Thanks for that; most of the issues seem to be well described and understood.  But there is one exception in the form of #17.

The issue I was trying to raise is not that L4S has any particular difficulty with FQ, that it would not have with an equivalent non-FQ qdisc.  Rather I was responding to the proposed point on the slide *about* FQ, and identifying a situation where FQ could be defeated by L4S' poor behaviour in an RFC-3168 environment.

Since this is a relatively subtle point, I'll try to expand upon it here to avoid confusion.  Fundamentally though, this is strongly related to points A, F & G, which is why I raised the four together.

First, let's define a non-issue.  If the first significant bottleneck that an L4S flow encounters is the true one, and that bottleneck is equipped with FQ, then the worst effect that L4S can have on the network is self-inflicted.  The ability of FQ to isolate badly-behaved flows from other traffic traversing the same link is well-known, and there is nothing special about L4S that would defeat that property, on its own.  This is what I meant when I described FQ as being "pretty robust".

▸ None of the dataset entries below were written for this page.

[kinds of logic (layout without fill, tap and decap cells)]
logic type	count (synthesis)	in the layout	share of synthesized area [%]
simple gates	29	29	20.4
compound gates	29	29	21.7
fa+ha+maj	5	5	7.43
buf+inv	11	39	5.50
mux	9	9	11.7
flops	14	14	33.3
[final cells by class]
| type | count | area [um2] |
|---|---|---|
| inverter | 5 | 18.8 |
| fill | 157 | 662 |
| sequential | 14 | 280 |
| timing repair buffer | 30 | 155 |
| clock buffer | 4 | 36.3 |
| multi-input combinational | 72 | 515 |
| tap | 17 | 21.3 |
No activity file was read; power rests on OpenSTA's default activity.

Where the problems arise is where the true bottleneck, supporting FQ-AQM, is preceded by a dumb FIFO (or, without very much loss of generality, a single-queue RFC-3168 AQM).  This is what I might refer to as "Sebastian's topology", and reflects the current practice of placing bufferbloat mitigation in the CPE downstream of the last-mile link.  Even with current RFC-compliant traffic, managing overall latency in this topology is challenging; in practice it requires a reservation of some percentage of the last-mile link capacity to ensure the latter's dumb queue drains into the CPE's smarter queue.

For example, the IQrouter automatically measures the last-mile link capacity, using speed tests, and sets its own FQ-AQM shaper to about 95% of that measurement.  But this still means that if a sudden flood of traffic arrives, only a twentieth part of that traffic will immediately collect in the IQrouter's queue, as opposed to the dumb queue at the last-mile link.  The effectiveness of the FQ-AQM thus depends on avoiding large floods of that sort, by quickly and effectively signalling congestion to external senders; only when the dumb FIFO is kept empty do the flow isolation properties of FQ take effect.

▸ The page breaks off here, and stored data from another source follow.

<file path="config.mk">
export PLATFORM = sky130hd
export DESIGN_NAME = pixel_dispatcher
export DESIGN_NICKNAME = d
export VERILOG_FILES = /design/src/rtl/julia_pkg.sv /design/src/rtl/coord_stepper.sv /design/src/rtl/pixel_dispatcher.sv
export SDC_FILE = /design/constraint.sdc
export NUM_CORES = 1
export LEC_CHECK = 0
export CORE_ASPECT_RATIO = 0.7
export CORE_UTILIZATION = 30
export CTS_BUF_LIST = sky130_fd_sc_hd__clkbuf_8
export DETAILED_ROUTE_END_ITERATION = 16
export PLACE_DENSITY_LB_ADDON = 0.05
export SLEW_MARGIN = 20
export SYNTH_ARGS = -nofsm -noshare
export SYNTH_HDL_FRONTEND = slang
export SYNTH_SLANG_ARGS = --single-unit
</file>
<file path="constraint.sdc">
create_clock -name CLK -period 3.98 [get_ports CLK]
set_input_delay 0.796 -clock CLK [delete_from_list [all_inputs] [get_ports CLK]]
set_output_delay 0.796 -clock CLK [all_outputs]
set_load 0.01 [all_outputs]
</file>
<file path="src/rtl/julia_pkg.sv">
// Shared types and defaults for the Julia-set frame renderer.
// Coordinates are Q16.16 two's-complement. Adds and subtracts wrap on purpose:
// there is no saturation anywhere in the coordinate path.
package julia_pkg;

  // Q16.16 fixed-point coordinate
  typedef logic signed [31:0] q16_16_t;

  // Default screen geometry
  localparam int H_RES_DEFAULT = 640;
  localparam int V_RES_DEFAULT = 480;

  // Linear framebuffer address width. 640*480-1 = 307199 fits in 19 bits.
  localparam int ADDR_W = 19;

  // Number of WAIT_ACK cycles with calc_done still high before the request is re-issued
  localparam int ACK_TIMEOUT = 4;

  // Dispatcher control states
  typedef enum logic [2:0] {
    IDLE,
    ISSUE,
    WAIT_ACK,
    WAIT_DONE,
    WRITE,
    FRAME_END
  } state_t;

  // Wrapping Q16.16 add
  function automatic q16_16_t q_add(input q16_16_t a, input q16_16_t b);
    return a + b;
  endfunction

  // Wrapping Q16.16 subtract
  function automatic q16_16_t q_sub(input q16_16_t a, input q16_16_t b);
    return a - b;
  endfunction

endpackage

</file>
<file path="src/rtl/coord_stepper.sv">
// Raster walker. It tracks column, row and linear address, and keeps the
// complex-plane coordinate of the current pixel. init loads the top-left
// pixel. advance moves to the next pixel in raster order. The stepper stays
// on the last pixel, so the address never passes H_RES*V_RES-1.
module coord_stepper
  import julia_pkg::*;
#(
  parameter int      H_RES = H_RES_DEFAULT,
  parameter int      V_RES = V_RES_DEFAULT,
  parameter q16_16_t X_MIN = 32'shFFFE_0000,
  parameter q16_16_t Y_MAX = 32'sh0001_8000,
  parameter q16_16_t STEP  = 32'sh0000_0199
) (
  input  logic                CLK,
  input  logic                RESET,
  input  logic                init,
  input  logic                advance,
  output logic signed [31:0]  z_real,
  output logic signed [31:0]  z_imag,
  output logic [ADDR_W-1:0]   addr,
  output logic                last
);

  logic [15:0] col;
  logic [15:0] row;
  logic        col_end;
  logic        row_end;

  assign col_end = (col == 16'(H_RES - 1));
  assign row_end = (row == 16'(V_RES - 1));
  assign last    = col_end && row_end;

  // Raster position and coordinates: load on init, otherwise step on each completed pixel
  always_ff @(posedge CLK) begin
    if (RESET) begin
      col    <= '0;
      row    <= '0;
      z_real <= '0;
      z_imag <= '0;
      addr   <= '0;
    end else if (init) begin
      col    <= '0;
      row    <= '0;
      z_real <= X_MIN;
      z_imag <= Y_MAX;
      addr   <= '0;
    end else if (advance && !last) begin
      addr <= addr + ADDR_W'(1);
      if (col_end) begin
        // End of line: return to the left edge and move down one line (imaginary axis decreases)
        col    <= '0;
        z_real <= X_MIN;
        row    <= row + 16'd1;
        z_imag <= q_sub(z_imag, STEP);
      end else begin
        col    <= col + 16'd1;
        z_real <= q_add(z_real, STEP);
      end
    end
  end

endmodule

</file>
<file path="src/rtl/pixel_dispatcher.sv">
// Frame sequencer for the Julia renderer. For each pixel it hands z0 and the
// constant c to an external iteration engine, waits for the result, and
// writes the intensity to the framebuffer in raster order. The constant c is
// latched at frame start, so a frame always renders one Julia set even if the
// inputs change while the frame is in progress.
module pixel_dispatcher
  import julia_pkg::*;
#(
  parameter int      H_RES = H_RES_DEFAULT,
  parameter int      V_RES = V_RES_DEFAULT,
  parameter q16_16_t X_MIN = 32'shFFFE_0000,
  parameter q16_16_t Y_MAX = 32'sh0001_8000,
  parameter q16_16_t STEP  = 32'sh0000_0199
) (
  input  logic                CLK,
  input  logic                RESET,
  input  logic                frame_start,
  input  logic signed [31:0]  real_var_in,
  input  logic signed [31:0]  imag_var_in,
  output logic                calc_start,
  output logic signed [31:0]  calc_z_real,
  output logic signed [31:0]  calc_z_imag,
  output logic signed [31:0]  calc_real_var,
  output logic signed [31:0]  calc_imag_var,
  input  logic                calc_done,
  input  logic [7:0]          calc_intensity,
  output logic                fb_we,
  output logic [18:0]         fb_addr,
  output logic [7:0]          fb_data,
  input  logic                fb_ready,
  output logic                busy,
  output logic                frame_done
);

  state_t      state;
  state_t      state_next;
  logic [1:0]  ack_cnt;
  logic        ack_expired;
  logic        start_frame;
  logic        write_done;
  logic        pixel_last;

  // A frame starts only from IDLE. A start request while busy is ignored.
  assign start_frame = (state == IDLE) && frame_start;
  // The write handshake completes in the cycle where fb_we and fb_ready are both high
  assign write_done  = (state == WRITE) && fb_ready;
  // The engine never dropped calc_done, so it probably missed the request
  assign ack_expired = (ack_cnt == 2'(ACK_TIMEOUT - 1));

  // State register
  always_ff @(posedge CLK) begin
    if (RESET) state <= IDLE;
    else       state <= state_next;
  end

  // Next-state logic
  always_comb begin
    state_next = state;
    case (state)
      IDLE:      if (frame_start) state_next = ISSUE;
      ISSUE:     state_next = WAIT_ACK;
      WAIT_ACK: begin
        if (!calc_done)       state_next = WAIT_DONE;
        else if (ack_expired) state_next = ISSUE;
      end
      WAIT_DONE: if (calc_done) state_next = WRITE;
      WRITE:     if (fb_ready) state_next = pixel_last ? FRAME_END : ISSUE;
      FRAME_END: state_next = IDLE;
      default:   state_next = IDLE;
    endcase
  end

  // State-decoded outputs
  always_comb begin
    calc_start = (state == ISSUE);
    fb_we      = (state == WRITE);
    busy       = (state != IDLE);
    frame_done = (state == FRAME_END);
  end

  // Acknowledge watchdog: counts WAIT_ACK cycles in which calc_done is still high
  always_ff @(posedge CLK) begin
    if (RESET)                  ack_cnt <= '0;
    else if (state != WAIT_ACK) ack_cnt <= '0;
    else if (calc_done)         ack_cnt <= ack_cnt + 2'd1;
  end

  // Julia constant, captured once per frame so the engine never sees the live inputs
  always_ff @(posedge CLK) begin
    if (RESET) begin
      calc_real_var <= '0;
      calc_imag_var <= '0;
    end else if (start_frame) begin
      calc_real_var <= real_var_in;
      calc_imag_var <= imag_var_in;
    end
  end

  // Result capture: intensity is valid in the cycle calc_done rises. It is held through WRITE.
  always_ff @(posedge CLK) begin
    if (RESET)                                 fb_data <= '0;
    else if ((state == WAIT_DONE) && calc_done) fb_data <= calc_intensity;
  end

  coord_stepper #(
    .H_RES (H_RES),
    .V_RES (V_RES),
    .X_MIN (X_MIN),
    .Y_MAX (Y_MAX),
    .STEP  (STEP)
  ) u_stepper (
    .CLK     (CLK),
    .RESET   (RESET),
    .init    (start_frame),
    .advance (write_done),
    .z_real  (calc_z_real),
    .z_imag  (calc_z_imag),
    .addr    (fb_addr),
    .last    (pixel_last)
  );

endmodule

</file>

So you can see from this why the 4-second ramp up needed for Codel to effectively control an L4S flow with a relatively short RTT is problematic.  Indeed, as the RTT gets shorter, the time needed to gain control using a Codel ramp gets longer, because the signalling frequency needs to be proportionately higher.  Luckily, there is a practical lower limit to this trend in the form of the Codel 'target' parameter, which sets a floor on the effective RTT that needs to be controlled.

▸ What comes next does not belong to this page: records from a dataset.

**config.mk**
```make
export PLATFORM = sky130hd
export DESIGN_NAME = chip_output_port
export DESIGN_NICKNAME = d
export VERILOG_FILES = /design/src/rtl/chip_port_pkg.sv /design/src/rtl/sync_fifo.sv /design/src/rtl/chip_output_port.sv
export SDC_FILE = /design/constraint.sdc
export NUM_CORES = 1
export LEC_CHECK = 0
export ABC_AREA = 0
export BUFFER_PORTS_ARGS = -buffer_cell sky130_fd_sc_hd__clkbuf_2
export CAP_MARGIN = 40
export CORE_MARGIN = 4
export CORE_UTILIZATION = 40
export CTS_CLUSTER_SIZE = 30
export DETAILED_ROUTE_END_ITERATION = 12
export GPL_TIMING_DRIVEN = 0
export PLACE_DENSITY = 0.64
export RECOVER_POWER = 100
export SLEW_MARGIN = 20
export SYNTH_ARGS = -nofsm -noshare
export SYNTH_HDL_FRONTEND = slang
export SYNTH_SLANG_ARGS = --single-unit
export TNS_END_PERCENT = 20
```
**constraint.sdc**
```tcl
create_clock -name clk -period 3.3 [get_ports clk]
set_input_delay 0.33 -clock clk [delete_from_list [all_inputs] [get_ports clk]]
set_output_delay 0.33 -clock clk [all_outputs]
set_load 0.03 [all_outputs]
```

Conversely, an RFC-3168 compliant flow responds to a single CE mark after 1 RTT with a Multiplicative Decrease, so its response actually gets *faster* with shorter RTTs.  This is a property that Codel relies on to make its performance less sensitive to the precise choice of 'interval' parameter relative to path RTT.

I can walk you through the maths for the Codel response if you like.  It's reasonably straightforward, but might not be obvious from a cursory reading of the raw RFC.